The sting of not being vaccinated
Beryce Nelson writes: Re. “The ethics of enforced child vaccinations” (yesterday). It is not just the fact that the children themselves get sick and die — so do their playmates, parents and grandparents. The “carrot” approach worked well for decades with free, readily accessible immunisation services supported by strong government promotion. But the disappearance of key life-threatening childhood diseases has resulted in a generation of less interested younger parents and governments seemingly complacent about the need to maintain high participation rates of immunisation.
But because the participation rate is now so low in some areas and with the daily use of “planes, trains and automobiles” by a highly mobile population, Australia is experiencing a significant re-emergence of diseases like whooping cough with all their terrible consequences. The AMA has been trying to get some sense into the national debate for some time, and many rural GPs think it is only now a matter of time before polio and other devastating diseases reappear. Time for state and federal health ministers to get serious. Australia is not a Third World, country is it?
Barbara Preston writes: Paula Gerber’s “The ethics of enforced child vaccinations” did not mention other categories of children whose rights must also be recognised. There are babies too young to be immunised who may be infected by, for example, an unimmunised friend of an older sibling, and there is that very small number of children with a genuine reason to delay immunisation. They have a right to health, too, and not to be infected with a terrible disease by children whose parents “choose” not to vaccinate them. With rare exceptions, unvaccinated children should not be in childcare or in school (or mixing with others in any way where they can infect vulnerable others). Of course carrots are better than sticks, and we do not want to jeopardise rights to education, but babies also have rights to health — and life.
Tighten the tax loopholes
Peter Matters writes: Re. “Memo to Hockey: what’s really wrong with the Tax Office” (yesterday). The reason that the ATO needs to come down too hard on small business, is firstly, that big business can make use of a wide choice of loopholes to avoid paying tax and secondly, that public opinion allows them to get away with it.
Kerry Packer used to declare often — and proudly — that it is every citizen’s duty to pay as little tax as possible. Furthermore, his inference was quite clearly that if you can get away with tax evasion, good luck to you.
Australia is not only a lowly taxed country, but the rich pay a much smaller sum in tax in proportion to their income that the wage slaves and due to the current trend of increasing income gaps, the tax avoided no doubt amounts to a large sum. Furthermore, the big boys — and girl — are skilled in using their money to buy public opinion to allow them to get away with it. I am not a lawyer, but it is strikingly evident, that the law must not only be tightened but also simplified to stop up the loopholes.

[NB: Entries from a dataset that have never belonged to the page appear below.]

Background: an optimization exercise with open tools, aiming at small area, a short achievable clock period and few clock cycles per item. Do not read the settings as production practice.
The RTL was checked by simulation tests, not by an equivalence proof against the original design.
Power is estimated from default activity; no workload was simulated.

==> run.sh <==
#!/bin/bash
# synth_recipe.tcl (not shown) runs the flow's synth.tcl, then flattens the netlist and writes it again
# the make line also repeats each setting of config.mk as NAME=value (left out here)
make -C /OpenROAD-flow-scripts/flow DESIGN_CONFIG=/design/flow/config.mk WORK_HOME=/design/flow/orfs CLKGATE_MAP_FILE= SYNTH_SCRIPT=/design/flow/synth_recipe.tcl finish
==> config.mk <==
export PLATFORM = sky130hd
export DESIGN_NAME = xarm_codec_b
export DESIGN_NICKNAME = xarm_codec_b
export VERILOG_FILES = /design/flow/design.v
export SDC_FILE = /design/flow/constraint.sdc
export NUM_CORES = 4
export LEC_CHECK = 0
export CAP_MARGIN = 20
export CORE_MARGIN = 2
export CORE_UTILIZATION = 40
export SLEW_MARGIN = 20
==> constraint.sdc <==
create_clock -name core_clock -period 5.0 [get_ports {clk}]
set_input_delay 1.0000 -clock core_clock [delete_from_list [all_inputs] [get_ports {clk}]]
set_output_delay 1.0000 -clock core_clock [all_outputs]
set_load 0.01 [all_outputs]
==> design.v <==
module xarm_codec_b (
    input  wire        clk,
    input  wire        rst,
    input  wire        req_valid,
    output wire        req_ready,
    input  wire [7:0]  req_op,
    input  wire [7:0]  req_cmd,
    input  wire [7:0]  req_id,
    input  wire [8:0]  req_len,
    input  wire [15:0] req_a,
    input  wire [15:0] req_b,
    input  wire        in_valid,
    output wire        in_ready,
    input  wire [7:0]  in_data,
    output wire        out_valid,
    input  wire        out_ready,
    output wire [7:0]  out_data,
    output wire        out_last,
    output wire        resp_valid,
    input  wire        resp_ready,
    output wire [7:0]  resp_status,
    output wire [7:0]  resp_arg,
    output wire [15:0] resp_lo,
    output wire [15:0] resp_hi,
    output wire [7:0]  resp_reason,
    output wire [7:0]  resp_byte,
    output wire [7:0]  resp_plen,
    output wire [8:0]  resp_len
);
    localparam [7:0] OP_ENC     = 8'h10;
    localparam [7:0] OP_MOVE    = 8'h11;
    localparam [7:0] OP_MOVEW   = 8'h12;
    localparam [7:0] OP_ANGLIM  = 8'h13;
    localparam [7:0] OP_VINLIM  = 8'h14;
    localparam [7:0] OP_TEMPLIM = 8'h15;
    localparam [7:0] OP_DEC     = 8'h18;
    localparam [7:0] OP_CHK     = 8'h19;
    localparam [7:0] CMD_MOVE    = 8'd1;
    localparam [7:0] CMD_MOVEW   = 8'd7;
    localparam [7:0] CMD_ID_READ = 8'd14;
    localparam [7:0] CMD_ANGLIM  = 8'd20;
    localparam [7:0] CMD_VINLIM  = 8'd22;
    localparam [7:0] CMD_TEMPLIM = 8'd24;
    localparam [7:0] SIG = 8'h55;
    localparam [1:0] C_ENC = 2'd0;    
    localparam [1:0] C_DEC = 2'd1;
    localparam [1:0] C_CHK = 2'd2;
    localparam [1:0] C_REF = 2'd3;
    localparam [3:0] S_IDLE   = 4'd0;
    localparam [3:0] S_GATHER = 4'd1;    
    localparam [3:0] S_DRAIN  = 4'd2;    
    localparam [3:0] S_CHECK  = 4'd3;    
    localparam [3:0] S_H0     = 4'd4;    
    localparam [3:0] S_H1     = 4'd5;
    localparam [3:0] S_H2     = 4'd6;
    localparam [3:0] S_H3     = 4'd7;
    localparam [3:0] S_H4     = 4'd8;
    localparam [3:0] S_PAY    = 4'd9;    
    localparam [3:0] S_CSUM   = 4'd10;   
    localparam [3:0] S_RX     = 4'd11;   
    localparam [3:0] S_FIN    = 4'd12;   
    reg [3:0]  state;
    reg [1:0]  cls;
    reg [7:0]  cmd;
    reg [7:0]  id;
    reg [8:0]  len;
    reg [15:0] a;           
    reg [15:0] b;
    reg        pass;        
    reg        pay_ok;      
    reg [8:0]  cnt;
    reg [7:0]  sum;
    reg        sig_ok;
    function is_bounded(input [7:0] c);
        is_bounded = (c == CMD_MOVE) || (c == CMD_MOVEW) || (c == CMD_ANGLIM) ||
                     (c == CMD_VINLIM) || (c == CMD_TEMPLIM);
    endfunction
    function [8:0] preq(input [7:0] c);
        preq = (c == CMD_TEMPLIM) ? 9'd1 : 9'd4;
    endfunction
    function [4:0] validate(input [7:0] c, input [15:0] va, input [15:0] vb);
        begin
            validate = 5'd0;
            case (c)
                CMD_MOVE, CMD_MOVEW: begin
                    if (va > 16'd1000)       validate = {1'b1, 3'd1, 1'b0};
                    else if (vb > 16'd30000) validate = {1'b1, 3'd2, 1'b0};
                end
                CMD_ANGLIM: begin
                    if (va > 16'd1000)      validate = {1'b1, 3'd3, 1'b0};
                    else if (vb > 16'd1000) validate = {1'b1, 3'd4, 1'b0};
                    else if (va > vb)       validate = {1'b1, 3'd3, 1'b1};
                end
                CMD_VINLIM: begin
                    if (va < 16'd4500 || va > 16'd12000)      validate = {1'b1, 3'd5, 1'b0};
                    else if (vb < 16'd4500 || vb > 16'd12000) validate = {1'b1, 3'd6, 1'b0};
                end
                CMD_TEMPLIM: begin
                    if (va < 16'd50 || va > 16'd100) validate = {1'b1, 3'd7, 1'b0};
                end
                default: ;
            endcase
        end
    endfunction
    reg  [1:0] fcnt;
    reg  [7:0] fd0, fd1;
    reg        fl0, fl1;
    reg        rv;
    reg  [1:0] owed;         
    reg  [3:0] r_st;         
    reg        r_br;         
    reg        r_ff;         
    reg  [2:0] r_arg;
    reg        r_hib;        
    reg        r_rs3;        
    reg        r_rs11;       
    reg  [7:0] r_byte;
    reg  [8:0] r_len;
    wire push_ok = !fcnt[1];
    wire pop     = (fcnt != 2'd0) && out_ready;
    assign out_valid = (fcnt != 2'd0);
    assign out_data  = fd0;
    assign out_last  = fl0;
    assign resp_valid  = rv && (owed == 2'd0);
    assign resp_status = r_ff ? 8'hFF : {3'b000, r_br, r_st};
    assign resp_arg    = {5'd0, r_arg};
    assign resp_reason = r_br ? {4'd0, r_rs11, 1'b0, r_rs3, 1'b1} : 8'd0;
    assign resp_byte   = r_byte;
    assign resp_plen   = r_len[7:0];
    assign resp_len    = r_len;
    assign resp_lo     = (r_arg == 3'd5 || r_arg == 3'd6) ? 16'd4500 :
                         (r_arg == 3'd7) ? 16'd50 : 16'd0;
    assign resp_hi     = (r_arg == 3'd0) ? 16'd0 :
                         (r_arg == 3'd2) ? 16'd30000 :
                         (r_arg == 3'd5 || r_arg == 3'd6) ? 16'd12000 :
                         (r_arg == 3'd7) ? 16'd100 :
                         r_hib ? b : 16'd1000;
    wire [8:0] cnt1   = cnt + 9'd1;
    wire       at_end = (cnt1 == len);
    wire dec_pay = pay_ok && (cnt >= 9'd5) && !at_end;
    wire [4:0] v_reg = validate(cmd, a, b);
    wire free_csum = (state == S_CSUM) && push_ok && !rv;
    wire free_fin  = (state == S_FIN) && !rv && (cls != C_ENC);
    wire free_idle = (state == S_IDLE) && !(rv && r_hib);
    assign req_ready = free_idle || free_csum || free_fin;
    wire acc = req_valid && req_ready;
    assign in_ready = (state == S_GATHER) || (state == S_DRAIN) ||
                      ((state == S_PAY) && pass && push_ok) ||
                      ((state == S_RX) && (!dec_pay || push_ok));
    wire in_fire = in_valid && in_ready;
    reg       push;
    reg [7:0] pdata;
    reg       plast;
    always @(*) begin
        push  = 1'b0;
        pdata = in_data;
        plast = 1'b0;
        case (state)
            S_H0, S_H1: begin push = push_ok; pdata = SIG; end
            S_H2:       begin push = push_ok; pdata = id; end
            S_H3:       begin push = push_ok; pdata = len[7:0] + 8'd3; end
            S_H4:       begin push = push_ok; pdata = cmd; end
            S_PAY: begin
                if (pass) begin
                    push = push_ok && in_valid;
                end else begin
                    push = push_ok;
                    case (cnt[1:0])
                        2'd0:    pdata = a[7:0];
                        2'd1:    pdata = a[15:8];
                        2'd2:    pdata = b[7:0];
                        default: pdata = b[15:8];
                    endcase
                end
            end
            S_CSUM: begin push = push_ok && !rv; pdata = ~sum; plast = 1'b1; end
            S_RX: begin
                push  = in_valid && dec_pay && push_ok;
                plast = (cnt + 9'd2 == len);
            end
            default: ;
        endcase
    end
    wire done = (state == S_FIN && !rv) || (state == S_CSUM && push_ok && !rv);
    reg [3:0] n_st;
    reg       n_br, n_ff, n_hib, n_rs3, n_rs11;
    reg [2:0] n_arg;
    always @(*) begin
        n_st = 4'h0; n_br = 1'b0; n_ff = 1'b0; n_hib = 1'b0; n_rs3 = 1'b0; n_rs11 = 1'b0;
        n_arg = 3'd0;
        case (cls)
            C_ENC: begin
                if (len > 9'd252) begin
                    n_br = 1'b1;
                end else if (is_bounded(cmd) && len != preq(cmd)) begin
                    n_br = 1'b1; n_rs3 = 1'b1;
                end else if (v_reg[4]) begin
                    n_st = 4'h1; n_arg = v_reg[3:1]; n_hib = v_reg[0];
                end
            end
            C_DEC: begin
                if (len > 9'd258) begin
                    n_br = 1'b1; n_rs3 = 1'b1; n_rs11 = 1'b1;
                end else if (len == 9'd0)
                    n_st = 4'h3;
                else if (len < 9'd2 || !sig_ok)
                    n_st = 4'h5;
                else if (len < 9'd6)
                    n_st = 4'h7;
                else if (sum != 8'hFF)
                    n_st = 4'h9;
                else if (cmd != CMD_ID_READ && a[7:0] != id)
                    n_st = 4'h6;
                else if ({1'b0, a[15:8]} + 9'd3 != len)
                    n_st = 4'h7;
                else if (b[7:0] != cmd)
                    n_st = 4'h8;
            end
            C_CHK: ;
            default: n_ff = 1'b1;
        endcase
    end
    reg [7:0] q_cmd;
    always @(*) begin
        case (req_op[2:0])
            3'd1:    q_cmd = CMD_MOVE;
            3'd2:    q_cmd = CMD_MOVEW;
            3'd3:    q_cmd = CMD_ANGLIM;
            3'd4:    q_cmd = CMD_VINLIM;
            default: q_cmd = CMD_TEMPLIM;
        endcase
    end
    wire [4:0] v_req = validate(q_cmd, req_a, req_b);
    always @(posedge clk) begin
        if (rst) begin
            state <= S_IDLE;
            fcnt  <= 2'd0;
            rv    <= 1'b0;
            owed  <= 2'd0;
        end else begin
            fcnt <= fcnt + {1'b0, push} - {1'b0, pop};
            if (pop && fcnt == 2'd2) begin
                fd0 <= fd1; fl0 <= fl1;
            end
            if (push) begin
                if (fcnt == 2'd0 || (fcnt == 2'd1 && pop)) begin
                    fd0 <= pdata; fl0 <= plast;
                end else begin
                    fd1 <= pdata; fl1 <= plast;
                end
            end
            if (done) begin
                rv    <= 1'b1;
                owed  <= fcnt + {1'b0, push} - {1'b0, pop};
                r_st  <= n_st;
                r_br  <= n_br;
                r_ff  <= n_ff;
                r_arg <= n_arg;
                r_hib <= n_hib;
                r_rs3 <= n_rs3;
                r_rs11 <= n_rs11;
                r_byte <= (cls == C_DEC) ? a[7:0] : ~sum;
                r_len  <= (cls == C_DEC) ? (len - 9'd6) : (len + 9'd6);
            end else begin
                if (resp_valid && resp_ready)
                    rv <= 1'b0;
                if (pop && owed != 2'd0)
                    owed <= owed - 2'd1;
            end
            if (push && state != S_RX && state != S_CSUM && state != S_H0 && state != S_H1)
                sum <= sum + pdata;
            case (state)
                S_GATHER: begin
                    if (in_fire) begin
                        case (cnt[1:0])
                            2'd0:    a       <= {8'd0, in_data};
                            2'd1:    a[15:8] <= in_data;
                            2'd2:    b[7:0]  <= in_data;
                            default: b[15:8] <= in_data;
                        endcase
                        cnt <= cnt1;
                        if (at_end) state <= S_CHECK;
                    end
                end
                S_DRAIN: begin
                    if (in_fire) begin
                        cnt <= cnt1;
                        if (at_end) state <= S_FIN;
                    end
                end
                S_CHECK: begin
                    cnt   <= 9'd0;
                    state <= v_reg[4] ? S_FIN : S_H0;
                end
                S_H0: if (push) state <= S_H1;
                S_H1: if (push) state <= S_H2;
                S_H2: if (push) state <= S_H3;
                S_H3: if (push) state <= S_H4;
                S_H4: if (push) state <= (len == 9'd0) ? S_CSUM : S_PAY;
                S_PAY: begin
                    if (push) begin
                        cnt <= cnt1;
                        if (at_end) state <= S_CSUM;
                    end
                end
                S_RX: begin
                    if (in_fire) begin
                        cnt <= cnt1;
                        if (cls == C_CHK || cnt >= 9'd2)
                            sum <= sum + in_data;
                        if ((cnt == 9'd0 || cnt == 9'd1) && in_data != SIG)
                            sig_ok <= 1'b0;
                        if (cnt == 9'd2) a[7:0]  <= in_data;
                        if (cnt == 9'd3) a[15:8] <= in_data;
                        if (cnt == 9'd4) b[7:0]  <= in_data;
                        if (at_end) state <= S_FIN;
                    end
                end
                S_CSUM: if (done) state <= S_IDLE;
                S_FIN:  if (done) state <= S_IDLE;
                default: ;
            endcase
            if (acc) begin
                id     <= req_id;
                cnt    <= 9'd0;
                sum    <= 8'd0;
                pass   <= 1'b0;
                sig_ok <= 1'b1;
                pay_ok <= (req_op == OP_DEC) && (req_len >= 9'd6) && (req_len <= 9'd258);
                a      <= req_a;
                b      <= req_b;
                cls    <= C_ENC;
                cmd    <= req_cmd;
                len    <= req_len;
                case (req_op)
                    OP_ENC: begin
                        if (req_len > 9'd252)
                            state <= S_DRAIN;
                        else if (is_bounded(req_cmd)) begin
                            if (req_len != preq(req_cmd))
                                state <= (req_len == 9'd0) ? S_FIN : S_DRAIN;
                            else
                                state <= S_GATHER;
                        end else begin
                            pass  <= 1'b1;
                            state <= S_H0;
                        end
                    end
                    OP_MOVE, OP_MOVEW, OP_ANGLIM, OP_VINLIM, OP_TEMPLIM: begin
                        cmd   <= q_cmd;
                        len   <= (req_op == OP_TEMPLIM) ? 9'd1 : 9'd4;
                        state <= v_req[4] ? S_FIN : S_H0;
                    end
                    OP_DEC: begin
                        cls   <= C_DEC;
                        state <= (req_len == 9'd0) ? S_FIN : S_RX;
                    end
                    OP_CHK: begin
                        cls   <= C_CHK;
                        state <= (req_len == 9'd0) ? S_FIN : S_RX;
                    end
                    default: begin
                        cls   <= C_REF;
                        state <= S_FIN;
                    end
                endcase
            end
        end
    end
endmodule
==> results of run 1 <==
routing by layer:
metal / vias up / track usage / routed length, um
met3: 66 / 0.0300 / 2910
li1: 5087 / - / -
met2: 499 / 0.396 / 17300
met1: 5130 / 0.372 / 17600
met4: 0 / 0.0816 / 1090
met5: - / 0 / 0
stage by stage:
step	total power [mW]	hold WS (ns)	util
after detailed placement	4.24	0.537	0.466
after global placement	4.22	0.519	0.466
after floorplan	3.41	0.501	-
after CTS	5.50	0.548	0.486
after global routing	5.85	0.569	0.486
final	5.53	0.549	0.486
state kept, by name, summed over array words and instances, names as in the netlist, 3 cells and up:
register	count
a	16
b	16
cnt	9
len	9
r_len	9
cmd	8
fd0	8
fd1	8
id	8
r_byte	8
sum	8
r_st	4
state	4
r_arg	3
cell usage in the layout (no fill, tap or decap), drive strengths merged, types with 22 or more instances in the layout:
cell	n
ha	73
xor2	29
nand2	120
inv	84
nand4	26
nand3	37
xnor2	52
edfxtp	126
buf	28
o21ai	82
clkdlybuf4s50	153
a21oi	104
mux2i	22
nor2b	35
nor2	116
nor3	28
cell families after synthesis:
logic type | after synthesis | synth area share
AOI/OAI and AO/OA | 350 | 0.199
other | 1 | 0.000323
and+or+nand+nor | 489 | 0.219
DFF | 135 | 0.342
buffers and inverters | 184 | 0.0748
xor gates and xnor gates | 82 | 0.0637
muxes | 22 | 0.0190
adders and majority gates | 75 | 0.0822
layout make-up:
| class | instances | area, sq um |
|---|---|---|
| clock inverter | 14 | 141 |
| sequential | 135 | 3960 |
| inverter | 79 | 297 |
| tap | 384 | 480 |
| clock buffer | 18 | 429 |
| fill | 2713 | 14700 |
| timing repair buffer | 181 | 1740 |
| multi-input combinational | 1037 | 6850 |
worst reg2reg max path: cells and delay by family, from the launching register on:
kind | cells | cell delay, ns
muxes | 1 | 0.20
adders and majority gates | 2 | 0.82
buffers and inverters | 1 | 0.18
DFF | 1 | 0.52
xor gates and xnor gates | 1 | 0.11
AOI/OAI and AO/OA | 9 | 2.21
worst paths after layout:
path	start	endpoint	slack [ns]	depth (start not counted)
setup / recovery	cnt[0]$_SDFFCE_PP0P_	in_ready	0.42	9
hold / removal	state[2]$_SDFFE_PP0P_	state[2]$_SDFFE_PP0P_	0.55	2
setup reg to reg	cnt[1]$_SDFFCE_PP0P_	sum[7]$_SDFFCE_PP0N_	0.81	14
hold reg to reg	state[2]$_SDFFE_PP0P_	state[2]$_SDFFE_PP0P_	0.55	2
power breakdown:
group          switching, mW  total [mW]  internal, mW
registers              0.410        1.93          1.52
clock network          0.566        1.26         0.699
logic                   1.35        2.33         0.981
total                   2.32        5.53          3.20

Sadly, if Labor should ever have a majority in both houses to push through such a real measure — not a token one — the billionaires would buy themselves into a situation close to civil war. Furthermore, the next reactionary government would repeal such a law, as the current Opposition Leader has promised to do. In case I am being accused of being a rabid socialist, my plea is “not guilty”. I believe in the most elementary precept of Christianity: “All people are my brothers and sisters.”